With default parameter (alpha = 10)

In [50]:
# Your code here
ridge = Ridge(alpha=10)
ridge.fit(X_train, y_train)

r2_train = r2_score(y_train, ridge.predict(X_train))
mse_train = mean_squared_error(y_train, ridge.predict(X_train))

r2_test = r2_score(y_test, ridge.predict(X_test))
mse_test = mean_squared_error(y_test, ridge.predict(X_test))

print('R2 Train: {}\nMSE Train: {}\n'.format(r2_train, mse_train))
print('R2 Test: {}\nMSE Test: {}'.format(r2_test, mse_test))

R2 Train: 0.9179677914960495
MSE Train: 466162467.7845314

R2 Test: 0.7975575439364618
MSE Test: 1646241388.2911267


## Look at the metrics, what are your main conclusions?   

Conclusions here

Lasso Alpha 10 produces lowest MSE and highest R2 for testing data

## Compare number of parameter estimates that are (very close to) 0 for Ridge and Lasso

Compare with the total length of the parameter space and draw conclusions!

In [57]:
# number of Ridge params almost zero
ridge_params_zero = len([param for param in ridge.coef_ if abs(param) < 10**(-10)])

In [58]:
# number of Lasso params almost zero
lasso_params_zero = len([param for param in lasso.coef_ if abs(param) < 10**(-10)])

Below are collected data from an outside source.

===== src/rtl/recip_div_pkg.sv =====
package recip_div_pkg;
  localparam int unsigned DEF_DW = 32;

  function automatic int unsigned shift_bits(input int unsigned dw);
    return $clog2(dw);
  endfunction
endpackage


===== src/rtl/recip_mul_stage.sv =====
module recip_mul_stage
  import recip_div_pkg::*;
#(
  parameter int unsigned DW = DEF_DW,
  localparam int unsigned SW = shift_bits(DW),
  localparam int unsigned PW = 2 * DW
) (
  input  logic          clk_i,
  input  logic          rst_ni,
  input  logic          en_i,
  input  logic          valid_i,
  input  logic [DW-1:0] dividend_i,
  input  logic [DW-1:0] recip_i,
  input  logic          wide_i,
  input  logic [SW-1:0] shift_i,
  output logic          valid_o,
  output logic [PW-1:0] prod_o,
  output logic [DW-1:0] corr_o,
  output logic [SW-1:0] shift_o
);
  logic          bypass;
  logic [DW-1:0] corr_mask;
  logic [PW-1:0] prod_d;

  assign bypass    = (recip_i == '0);
  assign corr_mask = {DW{wide_i & ~bypass}};
  assign prod_d    = bypass ? {dividend_i, {DW{1'b0}}}
                            : {{DW{1'b0}}, dividend_i} * {{DW{1'b0}}, recip_i};

  always_ff @(posedge clk_i or negedge rst_ni) begin
    if (!rst_ni) begin
      valid_o <= 1'b0;
      prod_o  <= '0;
      corr_o  <= '0;
      shift_o <= '0;
    end else if (en_i) begin
      valid_o <= valid_i;
      if (valid_i) begin
        prod_o  <= prod_d;
        corr_o  <= corr_mask & (dividend_i >> 1);
        shift_o <= shift_i;
      end
    end
  end


  bypass_load_chk: assert property (@(posedge clk_i) disable iff (!rst_ni)
    en_i && valid_i && recip_i == '0 |=> prod_o[PW-1:DW] == $past(dividend_i) && corr_o == '0);
endmodule


===== src/rtl/recip_fix_stage.sv =====
module recip_fix_stage
  import recip_div_pkg::*;
#(
  parameter int unsigned DW = DEF_DW,
  parameter bit          SPLIT_CARRY = 1'b1,
  localparam int unsigned SW = shift_bits(DW),
  localparam int unsigned PW = 2 * DW
) (
  input  logic          clk_i,
  input  logic          rst_ni,
  input  logic          en_i,
  input  logic          valid_i,
  input  logic [PW-1:0] prod_i,
  input  logic [DW-1:0] corr_i,
  input  logic [SW-1:0] shift_i,
  output logic          valid_o,
  output logic [DW-1:0] hi_o,
  output logic [SW-1:0] shift_o
);
  logic [DW-1:0] hi_d;

  generate
    if (SPLIT_CARRY) begin : g_split
      logic [DW:0] lo_sum;
      assign lo_sum = {1'b0, prod_i[DW-1:0]} + {1'b0, corr_i};
      assign hi_d   = prod_i[PW-1:DW] + {{(DW-1){1'b0}}, lo_sum[DW]};
    end else begin : g_full
      logic [PW-1:0] sum;
      assign sum  = prod_i + {{DW{1'b0}}, corr_i};
      assign hi_d = sum[PW-1:DW];
    end
  endgenerate

  always_ff @(posedge clk_i or negedge rst_ni) begin
    if (!rst_ni) begin
      valid_o <= 1'b0;
      hi_o    <= '0;
      shift_o <= '0;
    end else if (en_i) begin
      valid_o <= valid_i;
      if (valid_i) begin
        hi_o    <= hi_d;
        shift_o <= shift_i;
      end
    end
  end


  carry_step_chk: assert property (@(posedge clk_i) disable iff (!rst_ni)
    en_i && valid_i |=> hi_o == $past(prod_i[PW-1:DW]) || hi_o == $past(prod_i[PW-1:DW]) + 1'b1);


  no_corr_chk: assert property (@(posedge clk_i) disable iff (!rst_ni)
    en_i && valid_i && corr_i == '0 |=> hi_o == $past(prod_i[PW-1:DW]));
endmodule


===== src/rtl/recip_shift_stage.sv =====
module recip_shift_stage
  import recip_div_pkg::*;
#(
  parameter int unsigned DW = DEF_DW,
  localparam int unsigned SW = shift_bits(DW)
) (
  input  logic          clk_i,
  input  logic          rst_ni,
  input  logic          en_i,
  input  logic          valid_i,
  input  logic [DW-1:0] hi_i,
  input  logic [SW-1:0] shift_i,
  output logic          valid_o,
  output logic [DW-1:0] q_o
);
  logic [DW-1:0] stg [SW+1];

  assign stg[0] = hi_i;

  generate
    for (genvar i = 0; i < SW; i++) begin : g_bs
      localparam int unsigned AMT = 1 << i;
      assign stg[i+1] = shift_i[i] ? (stg[i] >> AMT) : stg[i];
    end
  endgenerate

  always_ff @(posedge clk_i or negedge rst_ni) begin
    if (!rst_ni) begin
      valid_o <= 1'b0;
      q_o     <= '0;
    end else if (en_i) begin
      valid_o <= valid_i;
      if (valid_i) q_o <= stg[SW];
    end
  end


  shift_shrinks_chk: assert property (@(posedge clk_i) disable iff (!rst_ni)
    en_i && valid_i |=> q_o <= $past(hi_i));
endmodule


===== src/rtl/recip_divider.sv =====
module recip_divider
  import recip_div_pkg::*;
#(
  parameter int unsigned DW = DEF_DW,
  localparam int unsigned SW = shift_bits(DW),
  localparam int unsigned PW = 2 * DW
) (
  input  logic          clk_i,
  input  logic          rst_ni,
  input  logic          in_valid_i,
  output logic          in_ready_o,
  input  logic [DW-1:0] dividend_i,
  input  logic [DW-1:0] recip_i,
  input  logic          wide_i,
  input  logic [SW-1:0] shift_i,
  output logic          out_valid_o,
  input  logic          out_ready_i,
  output logic [DW-1:0] quotient_o
);
  logic          adv;
  logic          s1_valid, s2_valid;
  logic [PW-1:0] s1_prod;
  logic [DW-1:0] s1_corr, s2_hi;
  logic [SW-1:0] s1_shift, s2_shift;

  // whole pipe stalls only when the output is held
  assign adv        = ~out_valid_o | out_ready_i;
  assign in_ready_o = adv;

  recip_mul_stage #(.DW(DW)) u_mul (
    .clk_i, .rst_ni, .en_i(adv), .valid_i(in_valid_i),
    .dividend_i, .recip_i, .wide_i, .shift_i,
    .valid_o(s1_valid), .prod_o(s1_prod), .corr_o(s1_corr), .shift_o(s1_shift)
  );

  recip_fix_stage #(.DW(DW)) u_fix (
    .clk_i, .rst_ni, .en_i(adv), .valid_i(s1_valid),
    .prod_i(s1_prod), .corr_i(s1_corr), .shift_i(s1_shift),
    .valid_o(s2_valid), .hi_o(s2_hi), .shift_o(s2_shift)
  );

  recip_shift_stage #(.DW(DW)) u_shf (
    .clk_i, .rst_ni, .en_i(adv), .valid_i(s2_valid),
    .hi_i(s2_hi), .shift_i(s2_shift),
    .valid_o(out_valid_o), .q_o(quotient_o)
  );


  out_hold_chk: assert property (@(posedge clk_i) disable iff (!rst_ni)
    out_valid_o && !out_ready_i |=> out_valid_o && $stable(quotient_o));


  accept_lat_chk: assert property (@(posedge clk_i) disable iff (!rst_ni)
    in_valid_i && in_ready_o |=> s1_valid);


  stage_adv_chk: assert property (@(posedge clk_i) disable iff (!rst_ni)
    s2_valid && out_ready_i |=> out_valid_o);
endmodule


===== config.mk =====
export PLATFORM = sky130hd
export DESIGN_NAME = recip_divider
export DESIGN_NICKNAME = d
export VERILOG_FILES = /design/src/rtl/recip_div_pkg.sv /design/src/rtl/recip_mul_stage.sv /design/src/rtl/recip_fix_stage.sv /design/src/rtl/recip_shift_stage.sv /design/src/rtl/recip_divider.sv
export SDC_FILE = /design/constraint.sdc
export NUM_CORES = 2
export LEC_CHECK = 0
export ABC_AREA = 1
export ABC_CLOCK_PERIOD_IN_PS = 3200
export BUFFER_PORTS_ARGS = -buffer_cell sky130_fd_sc_hd__buf_2
export CELL_PAD_IN_SITES_DETAIL_PLACEMENT = 1
export CELL_PAD_IN_SITES_GLOBAL_PLACEMENT = 1
export CORE_MARGIN = 2
export CORE_UTILIZATION = 50
export CTS_BUF_LIST = sky130_fd_sc_hd__clkbuf_4
export DETAILED_ROUTE_END_ITERATION = 16
export PLACE_DENSITY = 0.86
export SETUP_SLACK_MARGIN = 0.5
export SLEW_MARGIN = 40
export SYNTH_ARGS = -nofsm -noshare
export SYNTH_HDL_FRONTEND = slang
export SYNTH_SLANG_ARGS = --single-unit
export TNS_END_PERCENT = 5

===== constraint.sdc =====
create_clock -name clk_i -period 3.2 [get_ports clk_i]
set_input_delay 0.64 -clock clk_i [delete_from_list [all_inputs] [get_ports clk_i]]
set_output_delay 0.64 -clock clk_i [all_outputs]
set_load 0.01 [all_outputs]

== After elaboration in Yosys (flattened, before gate mapping) ==
Cells that the tools add are included.

* Bits in registers: 173
* Bits of input ports: 74
* Output and inout port bits: 34
* Logic and storage cells: 27

* Add/subtract/negate cells: 2
* Multiply operators: 1
* Mux-type cells: 6
* Bitwise gates (word level): 5
* Reductions and logical operators: 4

{| class="wikitable"
|+ Operators with widths
! operator !! number
|-
| $mux W32 || 5
|-
| $mul A32 B32 Y64 || 1
|-
| $mux W64 || 1
|-
| $add A32 B32 Y33 || 1
|-
| $add A32 B1 Y32 || 1
|-
| $and A32 B31 Y32 || 1
|-
| $logic_not A32 Y1 || 1
|-
| $reduce_and A2 Y1 || 3
|-
| $not A1 Y1 || 2
|-
| $and A1 B1 Y1 || 1
|-
| $or A1 B1 Y1 || 1
|}

== Logic depth before layout (Yosys ltp) ==
* Depth after elaboration: 5
* Mapped depth: 33

== By module ==
From an unflattened synthesis, not the netlist that was laid out.

* Cell total of the unflattened synthesis: 6353
* Area, all modules: 45919.0 um^2

{| class="wikitable"
|+ By module, submodules not included
! module !! instances !! cells each !! area each (um^2)
|-
| recip_mul_stage || 1 || 5485 || 40143.5
|-
| recip_fix_stage || 1 || 436 || 3064.2
|-
| recip_shift_stage || 1 || 430 || 2703.8
|-
| recip_divider || 1 || 2 || 7.5
|}

== Least setup slack after synthesis ==
OpenSTA, ideal clock, no wires.

* Path kind: input -> register
* Start point: input port dividend_i[25]
* End point: register u_mul.prod_o[35]
* Arrival: 6.575 ns
* Required time: 3.067 ns
* Path slack: -3.508 ns
* Stages on the path: 28
* Cells stage by stage: clkbuf_1 > clkbuf_1 > nand2_1 > inv_1 > fa_1 > fa_1 > inv_1 > fa_1 > fa_1 > inv_1 > fa_1 > fa_1 > fa_1 > inv_1 > fa_1 > inv_1 > ha_1 > nand2_1 > nor2_1 > inv_1 > nor2_1 > inv_1 > o21bai_1 > inv_1 > nand3_1 > nand2_1 > o21ai_0 > o21ai_0

* Longest elaborated chain between the ends: 2

{| class="wikitable"
|+ Ends and longest elaborated chain
! element !! RTL line !! source
|-
| start: declaration || recip_divider.sv:12 || <nowiki>input logic [DW-1:0] dividend_i,</nowiki>
|-
| $mul A32 B32 Y64 || recip_mul_stage.sv:28 || <nowiki>: {{DW{1'b0}}, dividend_i} * {{DW{1'b0}}, recip_i};</nowiki>
|-
| $mux W64 || recip_mul_stage.sv:27 || <nowiki>assign prod_d = bypass ? {dividend_i, {DW{1'b0}}}</nowiki>
|-
| end signal: assignment || recip_mul_stage.sv:39 || <nowiki>prod_o <= prod_d;</nowiki>
|-
| end: declaration || recip_mul_stage.sv:17 || <nowiki>output logic [PW-1:0] prod_o,</nowiki>
|}

Every way passes these cells.
A chain may end at the register's enable or synchronous reset.

== Worst setup path in the final report ==
* Start point: input port dividend_i[19]
* End point: register u_mul.prod_o[47]

Same word-level chain as after synthesis.

==> reports/results.tsv <==
metric	value	unit
status	finished, violations left	
failing checks	capacitance limit, slew limit, setup timing	
Worst Path Buf+Inv	6	
maxcap violations	1	
Highest Signal Layer	met5	
routed wl met3	36.58	mm
Post-synth EDFFs	0	
Synth area leaders	fa_1, nand2_1, inv_1	
met2 WL post-DR	109.4	mm
Synth Warn #	0	
Yosys reg bits	172	
share of flip-flops with an asynchronous set or reset	100.0	%
average wire per standard cell	32.94	microns
root buf cell	clkbuf_4	
Most common cell on crit path	nand2_1	
CTS Hold Bufs	0	
Initial Util	50.49	%
initial antenna violation count	24	
Vias per Instance	6.386	
vias in the first global route	52040	
cell area after synthesis	45440	sq um
Pins Over Slew Limit	2	
top_reg_cell synth	dfrtp_1	
clock tree buffer depth	2	
most common cell in the netlist	nand2_1	
Cell variety after synth	48	
crit path time final	7857	ps
number of remaining DRC errors	0	
Worst-path clk slew	180	ps
delay-heaviest family, CP	adder cells	
number of H-tree levels	4	
area grow syn2layout	19.38	%
M1 WL	76.84	mm
Sequential Area	4305	sq um
Final Hold Fails	0	
Site Rows	110	
Mean Syn Cell Area	7.272	sq um
die footprint	93310	sq um
Setup Skew	51.97	ps
top cell type's share of synthesized area	39.47	%
CTS tree	yes	
largest net degree at the start of global routing	71	
drt first pass iters	13	
first-pass GRT wire length	308.4	mm
Placeable Area	90010	sq um
Arr. time, crit path	8380	ps
Worst setup SP type	primary input	
unrepaired setup endpoints after global routing	true	
fmax	127.3	MHz
Clock Sink Count	172	
Detailed Route Iter0 Violations	7505	
setup ws final	-4657	ps
area leader, netlist	fa_1	
Final Util	60.27	%
Post-DRT Antenna Nets	0	
layout cell share with drive strength beyond 1	16.83	%
Final Cycle Share	245.5	%
top post-synthesis cells by count	nand2_1, inv_1, fa_1, ha_1, clkbuf_1	
port bufs	107	
crit path max fanout	5	
HP Class	in -> async	
synthesized instance count	6249	
total grt overflow	0	
Total Neg Setup Slack	-233450	ps
Final setup viols	98	
worst-margin pin slew	1503	ps
Max-Slew Margin vs Limit	-1.142	%
post-DP HPWL	154.5	mm
via count	50074	
Stages on worst setup path	29	
RePlAce Congestion	0.9485	
area of the multi-input gates	35040	sq um
reg2reg path depth	21	
final net count	7894	
Fill cells	11202	
Setup CP Type	in -> reg	
GRT Overall Usage	44.11	%
clock latency at the later pin of the worst-skew pair	640	ps
CP Capture Type	flip-flop	
DIE HEIGHT	305.5	microns
DRT Wirelength	258.3	mm
CP max-delay cell	fa_1	
Critical Path RT	3730	ps
Syn Nets	7514	
sequential share of the synthesized area	9.472	%
final hold slack	6.287	ps
CP peak stage delay	790	ps
I/O pin total	108	
Die X	305.5	microns
CTS buffer count	17	
-- area by class of cell --
type	count	share of cell area, %
Multi-Input combinational cell	3985	64.60
Antenna cell	23	0.1061
Tap cell	1176	2.712
Timing Repair Buffer	681	11.88
Clock inverter	14	0.2422
Sequential cell	172	7.936
Inverter	1772	12.28
Clock buffer	18	0.2491
-- through the flow --
step / instance area, sq um / setup slack, ps / cells
6_report: 54250 / -4657 / 7841
5_1_grt: 54220 / -4938 / 7829
4_1_cts: 52720 / -3363 / 7766
3_5_place_dp: 50980 / -4637 / 7712
3_3_place_gp: 50970 / -4227 / 7712
2_1_floorplan: 46600 / -3223 / 6249
-- cells in the final DEF, fill, tap and decap left out, drive strengths merged, types with 9 or more instances in the layout --
cell,n
nor2,180
o21bai,12
nand3,109
nor4,13
clkbuf,29
o21ai,180
or2,15
diode,23
buf,669
o211ai,17
ha,295
dfrtp,172
and2,9
nand4,25
inv,1775
nor3,23
nand2,2074
xnor2,15
xor2,23
a21oi,63
fa,896
-- path summary, 6_finish.rpt --
check	startpoint	end	slack, ps
max in group asynchronous	rst_ni	u_fix.hi_o[14]$_DFFE_PN0P_	2380
worst min register to register	u_shf.q_o[23]$_DFFE_PN0P_	u_shf.q_o[23]$_DFFE_PN0P_	500
min in group clk_i	shift_i[2]	u_mul.shift_o[2]$_DFFE_PN0P_	200
worst max-delay path	dividend_i[19]	u_mul.prod_o[47]$_DFFE_PN0P_	-4660
worst max register to register	u_mul.prod_o[1]$_DFFE_PN0P_	u_fix.hi_o[26]$_DFFE_PN0P_	-260
worst min-delay path	rst_ni	u_mul.prod_o[51]$_DFFE_PN0P_	6
-- routing by layer --
metal  up-vias  track usage, %
met4        31           36.28
met5         -               0
met2      4944           73.41
met3      2657           11.31
met1     24032           47.43
li1      18410               -
-- timing repair --
action,4_1_cts,5_1_grt
pin swaps,80,100
buffers inserted,19,41
resized for setup,324,251
cloned,3,11
endpoints found under the setup margin,85,89
-- state kept, by name, summed over array words and instances (netlist names) --
name,count
u_mul.prod_o,64
u_fix.shift_o,5
u_mul.corr_o,31
u_shf.q_o,32
u_fix.valid_o,1
u_mul.valid_o,1
u_fix.hi_o,32
u_mul.shift_o,5
u_shf.valid_o,1
-- cell families (layout without fill, tap and decap cells) --
family	after synthesis	after routing	share of synthesized area [%]
DFF	172	172	9.472
and+or+nand+nor	2453	2453	21.10
xor gates and xnor gates	38	38	0.7324
AOI/OAI and AO/OA	299	299	3.632
muxes	4	4	0.08811
other	0	23	0
adders and majority gates	1191	1191	47.59
buffers and inverters	2092	2485	17.38
Power is left out: the tool's default activity adds up to more than one toggle a clock period on the data nets, which glitch-free logic cannot reach.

Lasso was very effective to essentially perform variable selection and remove about 25% of the variables from your model!

In [59]:
# your code here
print('Lasso: ', lasso_params_zero/len(lasso.coef_))
print('Ridge: ', ridge_params_zero/len(ridge.coef_))

Lasso:  0.2422145328719723
Ridge:  0.02768166089965398


## Summary

Great! You now know how to perform Lasso and Ridge regression.